Abstract

Determine the effect of facial reanimation surgery on observer-graded attractiveness and negative facial perception of patients with facial paralysis. Randomized controlled experiment. Ninety observers viewed images of paralyzed faces, smiling and in repose, before and after reanimation surgery, as well as normal comparison faces. Observers rated the attractiveness of each face and characterized the paralyzed faces by rating severity, disfigured/bothersome, and importance to repair. Iterated factor analysis indicated these highly correlated variables measure a common domain, so they were combined to create the disfigured, important to repair, bothersome, severity (DIBS) factor score. Mixed effects linear regression determined the effect of facial reanimation surgery on attractiveness and DIBS score. Facial paralysis induces an attractiveness penalty of 2.51 on a 10-point scale for faces in repose and 3.38 for smiling faces.
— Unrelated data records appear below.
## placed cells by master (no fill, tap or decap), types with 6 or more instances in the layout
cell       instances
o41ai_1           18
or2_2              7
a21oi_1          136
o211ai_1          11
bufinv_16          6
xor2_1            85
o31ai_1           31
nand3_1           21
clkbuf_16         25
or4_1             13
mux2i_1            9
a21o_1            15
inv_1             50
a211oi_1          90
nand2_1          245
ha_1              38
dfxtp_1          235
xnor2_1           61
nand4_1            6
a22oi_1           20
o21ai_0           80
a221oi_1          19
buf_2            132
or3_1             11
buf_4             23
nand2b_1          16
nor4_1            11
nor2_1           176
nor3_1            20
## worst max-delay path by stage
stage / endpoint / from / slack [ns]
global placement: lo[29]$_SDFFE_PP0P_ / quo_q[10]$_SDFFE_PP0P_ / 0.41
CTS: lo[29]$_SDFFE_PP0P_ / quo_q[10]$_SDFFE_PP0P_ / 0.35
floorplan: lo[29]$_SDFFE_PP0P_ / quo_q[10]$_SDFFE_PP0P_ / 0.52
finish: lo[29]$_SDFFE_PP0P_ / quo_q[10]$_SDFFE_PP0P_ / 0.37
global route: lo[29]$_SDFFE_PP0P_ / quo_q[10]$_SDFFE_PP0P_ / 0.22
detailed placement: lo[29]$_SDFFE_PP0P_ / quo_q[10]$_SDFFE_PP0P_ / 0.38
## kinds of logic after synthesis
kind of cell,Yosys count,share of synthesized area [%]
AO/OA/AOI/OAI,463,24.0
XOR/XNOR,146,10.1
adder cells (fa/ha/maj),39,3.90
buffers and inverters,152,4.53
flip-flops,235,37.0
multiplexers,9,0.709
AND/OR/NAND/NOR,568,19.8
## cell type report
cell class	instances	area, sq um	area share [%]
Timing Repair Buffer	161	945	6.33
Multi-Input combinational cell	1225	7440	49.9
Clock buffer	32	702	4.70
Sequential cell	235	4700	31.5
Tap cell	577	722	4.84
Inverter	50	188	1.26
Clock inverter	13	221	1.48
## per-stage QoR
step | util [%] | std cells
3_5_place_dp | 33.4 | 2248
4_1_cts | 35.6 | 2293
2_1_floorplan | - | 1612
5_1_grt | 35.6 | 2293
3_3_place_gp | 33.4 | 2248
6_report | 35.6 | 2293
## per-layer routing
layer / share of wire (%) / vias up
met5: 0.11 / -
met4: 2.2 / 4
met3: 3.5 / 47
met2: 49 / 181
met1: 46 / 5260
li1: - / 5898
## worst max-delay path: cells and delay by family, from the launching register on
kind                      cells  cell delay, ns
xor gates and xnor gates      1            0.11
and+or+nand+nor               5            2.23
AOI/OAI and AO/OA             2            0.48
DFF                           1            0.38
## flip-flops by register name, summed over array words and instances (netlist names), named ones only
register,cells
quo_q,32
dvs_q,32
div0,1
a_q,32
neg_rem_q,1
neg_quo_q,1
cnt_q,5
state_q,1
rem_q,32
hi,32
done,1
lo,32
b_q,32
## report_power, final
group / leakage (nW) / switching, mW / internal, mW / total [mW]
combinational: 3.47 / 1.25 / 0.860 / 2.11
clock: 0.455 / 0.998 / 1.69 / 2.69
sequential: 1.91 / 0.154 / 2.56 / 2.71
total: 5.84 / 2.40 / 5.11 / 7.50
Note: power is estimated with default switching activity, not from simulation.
File: config.mk
export PLATFORM = sky130hd
export DESIGN_NAME = ifetcher_stream
export DESIGN_NICKNAME = d
export VERILOG_FILES = /design/src/rtl/ifetcher_stream.sv
export SDC_FILE = /design/constraint.sdc
export NUM_CORES = 1
export LEC_CHECK = 0
export ABC_AREA = 1
export CAP_MARGIN = 10
export CORE_AREA = 2 2 174 176
export DETAILED_ROUTE_END_ITERATION = 16
export DIE_AREA = 0 0 176 178
export PLACE_DENSITY = 0.85
export RECOVER_POWER = 50
export SKIP_LAST_GASP = 1
export SLEW_MARGIN = 10
export SYNTH_ARGS = -nofsm -noshare
export SYNTH_HDL_FRONTEND = slang
export SYNTH_SLANG_ARGS = --single-unit
File: constraint.sdc
create_clock -name iClk -period 10.5 [get_ports iClk]
set_input_delay 3.15 -clock iClk [delete_from_list [all_inputs] [get_ports iClk]]
set_output_delay 3.15 -clock iClk [all_outputs]
set_load 0.02 [all_outputs]
File: src/rtl/ifetcher_stream.sv
// Pipelined instruction fetcher: keeps several in-order cache requests in flight,
// tags each response with its PC and buffers it in a credit-protected receive queue.
module ifetcher_stream #(
    parameter int              XLEN            = 32,
    parameter logic [XLEN-1:0] RESET_PC        = '0,
    parameter int              FIFO_DEPTH      = 4,
    parameter int              MAX_OUTSTANDING = 2,
    parameter int              TIMEOUT         = 255
) (
    input  logic            iClk,
    input  logic            iResetn,
    input  logic            iJumpVld,
    input  logic [XLEN-1:0] iJumpPC,
    output logic            toCache_req,
    output logic [XLEN-1:0] toCache_pc,
    input  logic            fromCache_gnt,
    input  logic            fromCache_resp,
    input  logic [XLEN-1:0] fromCache_instr,
    output logic            oInstrVld,
    output logic [XLEN-1:0] oInstr,
    output logic [XLEN-1:0] oInstrPC,
    input  logic            iInstrRdy,
    output logic            oTimeoutFatal
);

    localparam int CW = $clog2(FIFO_DEPTH + 1);
    localparam int FW = $clog2(FIFO_DEPTH);
    localparam int TW = (MAX_OUTSTANDING > 1) ? $clog2(MAX_OUTSTANDING) : 1;

    logic [XLEN-1:0] pc_q, pc_d;
    logic [CW-1:0]   outs_q, outs_d;
    logic [CW-1:0]   drop_q, drop_d;
    logic [CW-1:0]   cnt_q, cnt_d;
    logic [TW-1:0]   tag_wr_q, tag_wr_d;
    logic [TW-1:0]   tag_rd_q, tag_rd_d;
    logic [FW-1:0]   wr_ptr_q, wr_ptr_d;
    logic [FW-1:0]   rd_ptr_q, rd_ptr_d;
    logic [15:0]     tcnt_q, tcnt_d;
    logic            fatal_q, fatal_d;

    logic [XLEN-1:0] tag_mem   [MAX_OUTSTANDING];
    logic [XLEN-1:0] instr_mem [FIFO_DEPTH];
    logic [XLEN-1:0] pc_mem    [FIFO_DEPTH];

    logic            accept;
    logic            resp;
    logic            push;
    logic            pop;
    logic [CW:0]     credit;

    // Credit counts queued entries plus live (non-squashed) requests still in flight.
    always_comb begin
        credit      = {1'b0, cnt_q} + {1'b0, outs_q} - {1'b0, drop_q};
        toCache_req = !fatal_q && !iJumpVld
                      && (outs_q < CW'(MAX_OUTSTANDING))
                      && (credit < (CW + 1)'(FIFO_DEPTH));
        toCache_pc  = pc_q;
        accept      = toCache_req && fromCache_gnt;
        resp        = fromCache_resp && (outs_q != '0);
        push        = resp && (drop_q == '0) && !iJumpVld;
        oInstrVld   = (cnt_q != '0);
        pop         = oInstrVld && iInstrRdy && !iJumpVld;
        oInstr      = oInstrVld ? instr_mem[rd_ptr_q] : '0;
        oInstrPC    = oInstrVld ? pc_mem[rd_ptr_q] : '0;
        oTimeoutFatal = fatal_q;
    end

    always_comb begin
        pc_d     = pc_q;
        outs_d   = outs_q + CW'(accept) - CW'(resp);
        drop_d   = drop_q;
        tag_wr_d = tag_wr_q;
        tag_rd_d = tag_rd_q;
        wr_ptr_d = push ? wr_ptr_q + FW'(1) : wr_ptr_q;
        rd_ptr_d = pop ? rd_ptr_q + FW'(1) : rd_ptr_q;
        cnt_d    = cnt_q + CW'(push) - CW'(pop);
        tcnt_d   = tcnt_q;
        fatal_d  = fatal_q || (tcnt_q == 16'(TIMEOUT));

        if (accept) begin
            pc_d     = pc_q + XLEN'(4);
            tag_wr_d = (tag_wr_q == TW'(MAX_OUTSTANDING - 1)) ? '0 : tag_wr_q + TW'(1);
        end
        if (resp) begin
            tag_rd_d = (tag_rd_q == TW'(MAX_OUTSTANDING - 1)) ? '0 : tag_rd_q + TW'(1);
            if (drop_q != '0) begin
                drop_d = drop_q - CW'(1);
            end
        end

        // The tag queue survives a jump; only the squash count records what is now stale.
        if (iJumpVld) begin
            pc_d     = iJumpPC & ~XLEN'(3);
            drop_d   = outs_q - CW'(resp);
            wr_ptr_d = '0;
            rd_ptr_d = '0;
            cnt_d    = '0;
        end

        if (resp || (outs_q == '0)) begin
            tcnt_d = '0;
        end else if (tcnt_q != 16'(TIMEOUT)) begin
            tcnt_d = tcnt_q + 16'd1;
        end
    end

    always_ff @(posedge iClk or negedge iResetn) begin
        if (!iResetn) begin
            pc_q     <= RESET_PC;
            outs_q   <= '0;
            drop_q   <= '0;
            cnt_q    <= '0;
            tag_wr_q <= '0;
            tag_rd_q <= '0;
            wr_ptr_q <= '0;
            rd_ptr_q <= '0;
            tcnt_q   <= '0;
            fatal_q  <= 1'b0;
        end else begin
            pc_q     <= pc_d;
            outs_q   <= outs_d;
            drop_q   <= drop_d;
            cnt_q    <= cnt_d;
            tag_wr_q <= tag_wr_d;
            tag_rd_q <= tag_rd_d;
            wr_ptr_q <= wr_ptr_d;
            rd_ptr_q <= rd_ptr_d;
            tcnt_q   <= tcnt_d;
            fatal_q  <= fatal_d;
        end
    end

    // Storage arrays need no reset: the pointers and counts decide what is valid.
    always_ff @(posedge iClk) begin
        if (accept) begin
            tag_mem[tag_wr_q] <= pc_q;
        end
        if (push) begin
            instr_mem[wr_ptr_q] <= fromCache_instr;
            pc_mem[wr_ptr_q]    <= tag_mem[tag_rd_q];
        end
    end

endmodule

==> run summary <==
CTS tree -> built
Hold Startpoint -> oTimeoutFatal
Vias -> 11400
GP Congestion -> 0.826
Final Max Tran Viols -> 63
Die X -> 176 um
Top cell by count, worst path -> nand2_1
Post-CTS sizing -> 0
Min-Delay Endpoint -> oTimeoutFatal
Nets -> 1758
Post-route ant nets -> 0
Fmax -> 0.112 GHz
Diode count -> 0
Fraction of layout cells with a size suffix above 1 -> 0.0572
Reg2Reg Launch Point -> outs_q[2]
Clock transition at path regs -> 0.06 ns
Skew-Pair Late Insertion Delay -> 0.52 ns
Final period util -> 0.848
I/O Pins -> 169
PwrDens -> 243 nW/um^2
H-tree depth -> 2
Max clock buf depth -> 3
Top cell type's share of synthesized area -> 0.579
Num rows -> 63
Top cells by area, synth -> edfxtp_1, dfrtp_1, nor2_1
Warnings, synthesis -> 0
Max Cap Viol -> 1
Port bufs -> 162
Crit path kind -> input pin to primary output
Hold_ws -> 0.514 ns
Non-Filler Instances -> 2086
Gr usage total -> 0.229
Post-synthesis sequential area ratio -> 0.676
Reg2reg end -> instr_mem[0][31]
Hold Path Class -> register to register
Post-DP Area -> 17900 um^2
Synthesized flop and latch total -> 370
First-pass GRT wire length -> 56300 um
Worst hold stages -> 1
Area leader, netlist -> edfxtp_1
Post-CTS Hold Buffers -> 0
Setup total negative slack -> 0 ns
CP arrival -> 5.76 ns
WL final -> 35500 um
Worst Path Required -> 7.35 ns
Die area -> 31300 um^2
Largest net degree at the start of global routing -> 106
Avg Inst Size Synth -> 10.5 um^2
Failing checks -> capacitance limit, slew limit
Critical-path top delay cell -> inv_1
Post-DP HPWL -> 21100 um
Crit-path max FO -> 38
Crit-path max cell delay -> 0.93 ns
Final setup viols -> 0
Post-Synthesis Cells -> 1519
Post-route cell area -> 19100 um^2
Critical path endpoint category -> primary output
1st-pass router iterations -> 5
Max_slew headroom -> -1.38
Area of the core -> 29400 um^2
Startpoint class of the critical path -> input pin
Initial Utilization -> 0.544
Cell Chain, Critical Path -> dlygate4sd3_1 > inv_1 > nand2_1 > nor2_1 > nand2_1 > nor2_2 > nand2_1 > inv_1 > clkdlybuf4s50_1
CP top delay family -> buffers and inverters
Final Critical Period -> 8.91 ns
Peak supply drop -> 213 uV
DR WL/cell -> 17.0 um
Clock Sink Count -> 370
Fin. Hold Viols -> 0
Detailed Route Iter0 Violations -> 907
Status -> finished with violations
Vias in the first global route -> 11400
Worst reg-to-reg setup slack -> 6.76 ns
Vias per Instance -> 5.49
Post-route DRC -> 0
Number of cells after detailed placement -> 2016
Worst r2r path cells -> 5
Crit path buf inv count -> 4
Mapped Area -> 16000 um^2
Postcts setup bufs -> 0
RSZ-0062 raised after global routing -> no
Initial antenna violation count -> 0
Leak -> 7.22 nW
Worst-Margin Slew -> 3.57 ns
Grt ovf -> 0
Layout area overhead -> 19.4%
Clock Skews -> 0.0159 ns
Die height -> 178 um
Unique masters post-synth -> 37
Cts bufs inserted -> 38
CTS root buf -> clkbuf_16
==> layout by cell type (no fill, tap or decap), drive strengths merged, types with 2 or more instances in the layout <==
cell type / synthesis / final
edfxtp: 308 / 308
xor2: 9 / 9
nor3: 3 / 3
a21oi: 87 / 87
and2: 2 / 2
conb: 1 / 4
o21ai: 152 / 152
fa: 4 / 4
ha: 18 / 18
clkbuf: 45 / 51
nor2: 333 / 333
o21bai: 3 / 3
nand2: 313 / 313
xnor2: 4 / 4
o211ai: 2 / 2
nor4: 2 / 2
dlygate4sd3: 0 / 56
nand4: 4 / 4
or2: 2 / 2
clkdlybuf4s50: 0 / 105
a31oi: 2 / 2
clkinv: 0 / 14
inv: 80 / 83
bufinv: 0 / 3
buf: 26 / 13
dfrtp: 62 / 62
nand3: 54 / 54
==> synth_stat cells, drive strengths merged <==
| master | instances |
|---|---|
| a21oi | 87 |
| a31oi | 2 |
| and2 | 2 |
| buf | 26 |
| clkbuf | 45 |
| conb | 1 |
| dfrtp | 62 |
| edfxtp | 308 |
| fa | 4 |
| ha | 18 |
| inv | 80 |
| mux2 | 1 |
| nand2 | 313 |
| nand3 | 54 |
| nand4 | 4 |
| nor2 | 333 |
| nor3 | 3 |
| nor3b | 1 |
| nor4 | 2 |
| o211ai | 2 |
| o21a | 1 |
| o21ai | 152 |
| o21bai | 3 |
| or2 | 2 |
| xnor2 | 4 |
| xor2 | 9 |
==> flip-flops by register name, indices dropped and copies added (netlist names) <==
register,cells
rd_ptr_q,2
tag_rd_q,1
outs_q,3
toCache_pc,30
instr_mem,128
drop_q,3
oTimeoutFatal,1
tcnt_q,16
pc_mem,120
tag_mem,60
wr_ptr_q,2
tag_wr_q,1
cnt_q,3
==> how the worst max path moves through the flow <==
stage               startpoint     endpoint  cells after the start
finish                iJumpVld  toCache_req                      9
global route          iJumpVld  toCache_req                      9
CTS                   iJumpVld  toCache_req                      9
detailed placement    iJumpVld  toCache_req                      9
global placement      iJumpVld  toCache_req                      9
floorplan             iJumpVld  toCache_req                      8
==> power breakdown <==
group          leakage, nW  internal [mW]  switching, mW
combinational         3.05          0.529          0.936
sequential            3.58           1.76          0.122
clock                0.594          0.761          0.538
total                 7.22           3.05           1.60
==> worst reg2reg max path: stages (launching register included) <==
cell,delay (ns)
dfrtp_1,0.45
inv_2,0.07
a31oi_1,0.56
nand4_1,0.65
nor2_4,1.03
buf_4,0.60
==> through the flow <==
step / power [mW] / utilization / setup slack (ns)
global route: 4.87 / 0.649 / 1.31
CTS: 4.69 / 0.650 / 2.10
detailed placement: 3.38 / 0.609 / 2.11
finish: 4.65 / 0.649 / 1.59
global placement: 3.32 / 0.609 / 2.10
floorplan: 2.76 / - / 3.58
==> area by class of cell <==
cell class,count,area (um^2)
clock inverters,20,194
clock buffers,50,1020
fillers,2141,10300
multi-input cells,1001,4570
inverters,80,300
well taps,390,488
flip-flops and latches,370,10800
repair buffers,175,1710
==> logic make-up (layout without fill, tap and decap cells) <==
group,after synthesis,after routing,synth area share
buf+inv,151,325,0.0395
other cells,1,4,0.000235
mux,1,1,0.000705
fa+ha+maj,22,22,0.0191
simple gates,714,714,0.178
flops,370,370,0.676
compound gates,247,247,0.0798
xor+xnor,13,13,0.00712
==> layer usage <==
layer | vias up | global-route usage | share of wire
met3 | 81 | 0.0337 | 0.067
li1 | 5401 | - | -
met2 | 458 | 0.401 | 0.50
met1 | 5507 | 0.290 | 0.41
met5 | - | 0 | 0
met4 | 0 | 0.0868 | 0.030
Power figures use the tool's default switching activity.
==> variant: new RTL, same flow settings <==
Put a register stage on the output `oTimeoutFatal`, with the module's reset. The value now appears one clock later. The other outputs are not delayed to match.
--- a/src/rtl/ifetcher_stream.sv
+++ b/src/rtl/ifetcher_stream.sv
@@ -26,6 +26,8 @@
     localparam int CW = $clog2(FIFO_DEPTH + 1);
     localparam int FW = $clog2(FIFO_DEPTH);
     localparam int TW = (MAX_OUTSTANDING > 1) ? $clog2(MAX_OUTSTANDING) : 1;
+
+    logic oTimeoutFatal_d;
 
     logic [XLEN-1:0] pc_q, pc_d;
     logic [CW-1:0]   outs_q, outs_d;
@@ -62,7 +64,7 @@
         pop         = oInstrVld && iInstrRdy && !iJumpVld;
         oInstr      = oInstrVld ? instr_mem[rd_ptr_q] : '0;
         oInstrPC    = oInstrVld ? pc_mem[rd_ptr_q] : '0;
-        oTimeoutFatal = fatal_q;
+        oTimeoutFatal_d = fatal_q;
     end
 
     always_comb begin
@@ -141,5 +143,13 @@
         end
     end
 
+    always_ff @(posedge iClk or negedge iResetn) begin
+        if (!iResetn) begin
+            oTimeoutFatal <= '0;
+        end else begin
+            oTimeoutFatal <= oTimeoutFatal_d;
+        end
+    end
+
 endmodule
 
Function: no difference found for any inputs over 4 cycles, from zero or initial values and one cycle with iResetn low; that may be too few to reach the edited logic, so the function may still have changed.
==> variant against the unedited design <==
- the flow still finishes with violations (max-capacitance violations, max-slew violations)
- clock skew grew 13 ps
- setup slack better by 680 ps
- area after synthesis is 0.16% higher
- sequential cell count up 1
- clock power is 11% higher
- power rose by 3.1%
- register-to-register slack got worse by 50 ps
- global-route usage shrank 0.18 points
- cell area rose by 0.94%
- routed wire length increased by 0.30%
- utilization up 0.61 points
- count of clock-buffer cells in the layout decreased by 7
- hold slack lost 110 ps
- largest power group unchanged
==> variant: results (changes against the unedited design) <==
Status
  – Status: finished with violations
  – Failing checks: max-capacitance violations, max-slew violations

Pwr
  – Leak Pwr: 7.294 nW (+0.98%)
  – Sw Share: 33.69% (-0.68 points)
  – Clock group: 0.00144 W (+11%)
  – Switching pwr: 0.001614 W (+1.1%)
  – Comb power frac: 30.8% (-0.7 points)
  – Worst IR drop on VDD: 0.0001451 V (-32%)

Clock network
  – H-tree levels: 2 (unchanged)
  – Num CTS Buffers: 38 (unchanged)
  – Post-CTS Repair Setup Buffers: 0 (unchanged)
  – Clock transition at path regs: 50 ps

Setup path
  – CP Capture Point: toCache_req
  – CP Data Arrival Time: 5080 ps (-680 ps)
  – Critical-path maximum fanout: 46 (+21%)
  – R2R Setup Slk: 6710 ps (-50 ps)
  – R2R Path End: toCache_pc[26]$_DFFE_PN0P_
  – R2R cell count: 12 (+7)
  – RR Startpoint: drop_q[2]$_DFFE_PN0P_
  – Critical path launch point: iJumpVld

Global route
  – First-pass GRT wire length: 55810 um (-0.85%)
  – Pin count of the biggest net entering global routing: 96 (-9.4%)
  – Antenna violations before repair: 2 (+2)
  – Vias in the first global route: 11.25k (-1.3%)
  – All-Layer GR Usage: 22.69% (-0.18 points)

Synthesis
  – Compound-Gate Fraction of Synth Area: 7.965% (-0.012 points)
  – Synth unique cells: 37 (unchanged)
  – Adder-cell share of the synthesized area: 1.907% (-0.0030 points)
  – Post-synthesis mux area share: 0.07035% (-0.00011 points)
  – Post-Syn Instances: 1520 (+0.066%)
  – Most frequent cells after synthesis: 322 x nor2_1, 309 x nand2_1, 308 x edfxtp_1, 151 x o21ai_0, 87 x a21oi_1
  – Sequential area share after synthesis: 67.63% (about the same)
  – Area contributors post-synth: edfxtp_1 58%, dfrtp_1 9.8%, nor2_1 7.6%
  – Fraction of registers with async set/reset: 16.98% (+0.22 points)
  – XOR/XNOR Fraction of Synth Area: 0.7113% (-0.0011 points)

Worst hold path
  – Hold_sp: fatal_q$_DFF_PN0_
  – Hold path cells: 0 (-1)
  – Worst hold-check path type: register to register

Cells and area
  – N_diodes: 0 (unchanged)
  – Final Instance Count excl. Fillers: 2089 (+0.14%)
  – Fill count: 2131 (-0.47%)
  – Nets@finish: 1761 (+0.17%)
  – FF+latch area: 10830 um2 (+0.23%)
  – Regs by FF count: instr_mem: 128 flops, pc_mem: 120 flops, tag_mem: 60 flops
  – Share of cells above drive strength 1: 6.121% (+0.40 points)

Place
  – Dpl ws: 2396 ps (+281.9 ps)
  – Placed cell areas: 17950 um2 (+0.22%)
  – DP HPWL: 20770 um (-1.8%)
  – RD Place Congestion: 0.8279 (+0.21%)
  – Placed insts: 2019 (+0.15%)

STA
  – Clock skew: 28.63 ps (+12.74 ps)
  – Slew headroom: -131.3% (+6.7 points)
  – Slew Viols, Final: 102 (+62%)
  – WHS: 404.2 ps (-109.7 ps)
  – Final period utilization: 78.37% (-6.5 points)

Drt
  – Initial DRC count: 947 (+4.4%)
  – DR WL/cell: 17.03 um (+0.16%)
  – Post-DR vias/cell: 5.488 (about the same)
  – DRT Pass-1 Iters: 7 (+2)

Job
  – Max-cap viol count: 2 (+1)
variant: cell types whose count changed in the layout (fill, tap and decap cells not counted), sizes merged:
cell,unedited run,this run
dlygate4sd3,56,47
clkbuf,51,46
clkinv,14,17
clkdlybuf4s50,105,114
inv,83,80
bufinv,3,8
clkinvlp,0,2
dfrtp,62,63
variant: cell type report:
cell class                 instances  share of cell area [%]
inverter                          80                   1.559
sequential                       371                   56.22
multi-input combinational       1001                   23.69
clock inverter                    27                   1.935
clock buffer                      43                   5.144
tap                              390                   2.533
timing repair buffer             177                   8.917
variant: critical path, cell delays in order:
cell	delay [ps]
dlygate4sd3_1	530
buf_4	290
inv_1	120
nand2_1	50
nor2_1	80
nand2_1	70
nor2_2	90
nand2_1	60
inv_1	50
clkdlybuf4s50_1	590
variant: per-layer routing:
layer / up-vias / global-route usage [%] / part of all wire [%]
li1: 5409 / - / -
met1: 5506 / 29.58 / 41
met2: 469 / 38.66 / 49
met3: 77 / 3.858 / 7.2
met4: 4 / 8.264 / 2.8
met5: - / 0 / 0.073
Mixed effects linear regression showed that reanimation surgery improved attractiveness for faces both in repose and smiling by 0.84 (95% confidence interval [CI]: 0.67, 1.01) and 1.24 (95% CI: 1.07, 1.42) respectively. Planned hypothesis tests confirmed statistically significant differences in attractiveness ratings between postoperative and normal faces, indicating attractiveness was not completely normalized. Regression analysis also showed that reanimation surgery decreased DIBS by 0.807 (95% CI: 0.704, 0.911) for faces in repose and 0.989 (95% CI: 0.886, 1.093), an entire standard deviation, for smiling faces. Facial reanimation surgery increases attractiveness and decreases negative facial perception of patients with facial paralysis. These data emphasize the need to optimize reanimation surgery to restore not only function, but also symmetry and cosmesis to improve facial perception and patient quality of life.